# Part 1: Sampling Data
---

## Accessing Data
At this stage I now had my data stored in 'MyDB' on CasJobs. Fortuitously, CasJobs is actually only one part of a platform called [SciServer](https://apps.sciserver.org), which has apps for database access, cloud computing with both interactive notebooks and asynchronous running of either a script or a notebook, and integrated access to an online file hosting service called [SciDrive](https://www.scidrive.org). SciServer actually has a package to access all of these apps from either a notebook on their server, or anywhere else ([API](http://www.sciserver.org/docs/sciscript-python/)). 

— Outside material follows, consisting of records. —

This design comes from an exercise in tuning for small area, a short achievable clock period and few clock cycles per item on the open sky130 flow, not from production work.
RTL that was checked went through simulation tests only; none was proved equivalent to the original.

==> flow/design.v (excerpt) <==
module cordic #(
    parameter int Width = 16
) (
    input  logic             clk_i,
    input  logic             rst_i,
    input  logic             start_cordic_i,
    input  logic [Width-1:0] x0_i,
    input  logic [Width-1:0] y0_i,
    input  logic [Width-1:0] z0_i,
    output logic [Width-1:0] xn_o,
    output logic [Width-1:0] yn_o,
    output logic [Width-1:0] zn_o,
    output logic             done_tick_cordic_o
);
  function automatic logic [15:0] atan(input logic [3:0] i);
    case (i)
      4'd0: atan = 16'h2D00;
      4'd1: atan = 16'h1A91;
      4'd2: atan = 16'h0E09;
      4'd3: atan = 16'h0720;
      4'd4: atan = 16'h0394;
      4'd5: atan = 16'h01CA;
      4'd6: atan = 16'h00E5;
      4'd7: atan = 16'h0073;
      4'd8: atan = 16'h0039;
      4'd9: atan = 16'h001D;
      4'd10: atan = 16'h000E;
      4'd11: atan = 16'h0007;
      4'd12: atan = 16'h0004;
      4'd13: atan = 16'h0002;
      4'd14: atan = 16'h0001;
      default: atan = 16'h0000;
    endcase
  endfunction
  logic [15:0] x_q, y_q, z_q;
  logic        busy_q;   
  logic        done_q;
  logic neg;
  assign neg = z_q[15];
  logic [15:0] xi, yi;   
  assign xi = x_q ^ {16{neg}};
  ...
Size in the first run: about 970 cells after synthesis, about 100 I/O pins, roughly 6200 µm² of cells after synthesis.
==> flow/config.mk <==
export PLATFORM = sky130hd
export DESIGN_NAME = cordic
export DESIGN_NICKNAME = cordic
export VERILOG_FILES = /design/flow/design.v
export SDC_FILE = /design/flow/constraint.sdc
export NUM_CORES = 4
export LEC_CHECK = 0
export ABC_AREA = 1
export CAP_MARGIN = 20
export CORE_MARGIN = 2
export CORE_UTILIZATION = 60
export SETUP_SLACK_MARGIN = 2.0
export SLEW_MARGIN = 20
==> flow/constraint.sdc <==
create_clock -name core_clock -period 5.5 [get_ports {clk_i}]
set_input_delay 1.1000 -clock core_clock [delete_from_list [all_inputs] [get_ports {clk_i}]]
set_output_delay 1.1000 -clock core_clock [all_outputs]
set_load 0.01 [all_outputs]
run.sh (not shown) runs the stock make flow with config.mk's settings and CLKGATE_MAP_FILE= SYNTH_SCRIPT=/design/flow/synth_recipe.tcl, a recipe that flattens the netlist after the stock synthesis.
Then changed:
==> flow/flow/run.sh (new file) <==
#!/bin/bash
# The standard layout (the standard.sh, standard synthesis included), with
# one change: the port buffers that placement inserts are the smallest buffer
# cell, sky130_fd_sc_hd__buf_1, instead of the one OpenROAD picks by default.
# Every input and output port still gets its buffer. Full output in standard.log.
set -euo pipefail
export BUFFER_PORTS_ARGS="-buffer_cell sky130_fd_sc_hd__buf_1"
bash standard.sh > standard.log 2>&1
==> flow/standard.sh (new file) <==
#!/bin/bash
# synth_recipe.tcl (not shown) runs the flow's synth.tcl, then flattens the netlist and writes it again
# the make line also repeats each setting of config.mk as NAME=value (left out here)
make -C /OpenROAD-flow-scripts/flow DESIGN_CONFIG=/design/flow/config.mk WORK_HOME=/design/flow/orfs CLKGATE_MAP_FILE= SYNTH_SCRIPT=/design/flow/synth_recipe.tcl "${@:-finish}"
CORE_UTILIZATION = 40   (was 60)
removed: flow/run.sh
What happened:
- setup slack improved by 0.047 ns
- hold slack improved by 0.013 ns
Then changed:
==> flow/run.sh (new file) <==
#!/bin/bash
# synth_recipe.tcl (not shown) runs the flow's synth.tcl, then flattens the netlist and writes it again
# the make line also repeats each setting of config.mk as NAME=value (left out here)
make -C /OpenROAD-flow-scripts/flow DESIGN_CONFIG=/design/flow/config.mk WORK_HOME=/design/flow/orfs CLKGATE_MAP_FILE= SYNTH_SCRIPT=/design/flow/synth_recipe.tcl finish
ABC_AREA = default   (was 1)
removed: flow/flow/run.sh
removed: flow/standard.sh
After rerunning: The changed run finished with timing, DRC and antenna clean; sequential share of layout area shrinks by 3.6 points; utilization climbs by 9.3 points; setup slack degrades by 0.31 ns; cell area is higher by a quarter to a third; via count increases by roughly a tenth.
Then changed:
ABC_AREA = 1   (was default)
SETUP_SLACK_MARGIN = 2.4   (was 2.0)
The new run finished clean.
Wire length drops by about a fifth.
Non-clock buffer count drops by 18.
Clock-buffer cell count does not change.
First-iteration DRC count drops by well over a third.
Worst setup slack gets better by 0.48 ns.
No run of this note included a check of the RTL's function; only the layout flow was run.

As a disclaimer, none of the functions written with these modules will work if run unless altered, as they all require the user to be logged in, and they are all written with assumptions about my setup (i.e. database, table names, locations, etc). *(Well actually they would still work if I hadn't removed my username and password from the respective login functions, but I'm sure you can understand why I did so.)*

In [None]:
from SciServer import CasJobs, SkyQuery, SciDrive
from imblearn.under_sampling import RandomUnderSampler
import pandas as pd
import sample_process as sp

Defining some base variables for accessing tables. *(Note: SkyQuery is another database access app. Although it can also run SQL queries, it seems to be more set up for viewing and accessing data tables than querying.)*

In [None]:
#for SkyQuery:
table_source = 'webuser.AllStars'
database = 'MyDB'
#for CasJobs:
table = 'AllStars'
index_query = f'''SELECT specobjid
                FROM {database}.{table}
                '''
row_indices = list(CasJobs.executeQuery(sql=index_query, context=database)['specobjid'])
rows = len(row_indices)

I wanted to subsample my data columns in a variety of ways to test out various features combinations for modelling. 

In [None]:
paths = {'SomeStars':[], 'SomeStars_no_err':['err'], 'SomeStars_no_side':['side'],
         'SomeStars_no_cont': ['cont'], 'SomeStars_just_cont':['err', 'side'],
         'SomeStars_just_side':['err', 'cont']}

sp.subsample() and sp.make_column_string are both functions from the sample_process module I wrote.  
- subsample(rows, percent, seed=42) returns SQL query pieces to pull a random subset of rows from the database table, using ORDER BY RAND(seed).  
- make_column_string(table_source, dataset, \*args) returns a string with all column names to grab with SQL query, comma separated. Optional args can contain one or more of 'err', 'side', 'cont', or 'mask'. Including any as an argument will drop the corresponding column for each line index.
This cell creates a query to pull a random 5% of the dataset for each path in the above dict, without the given columns.  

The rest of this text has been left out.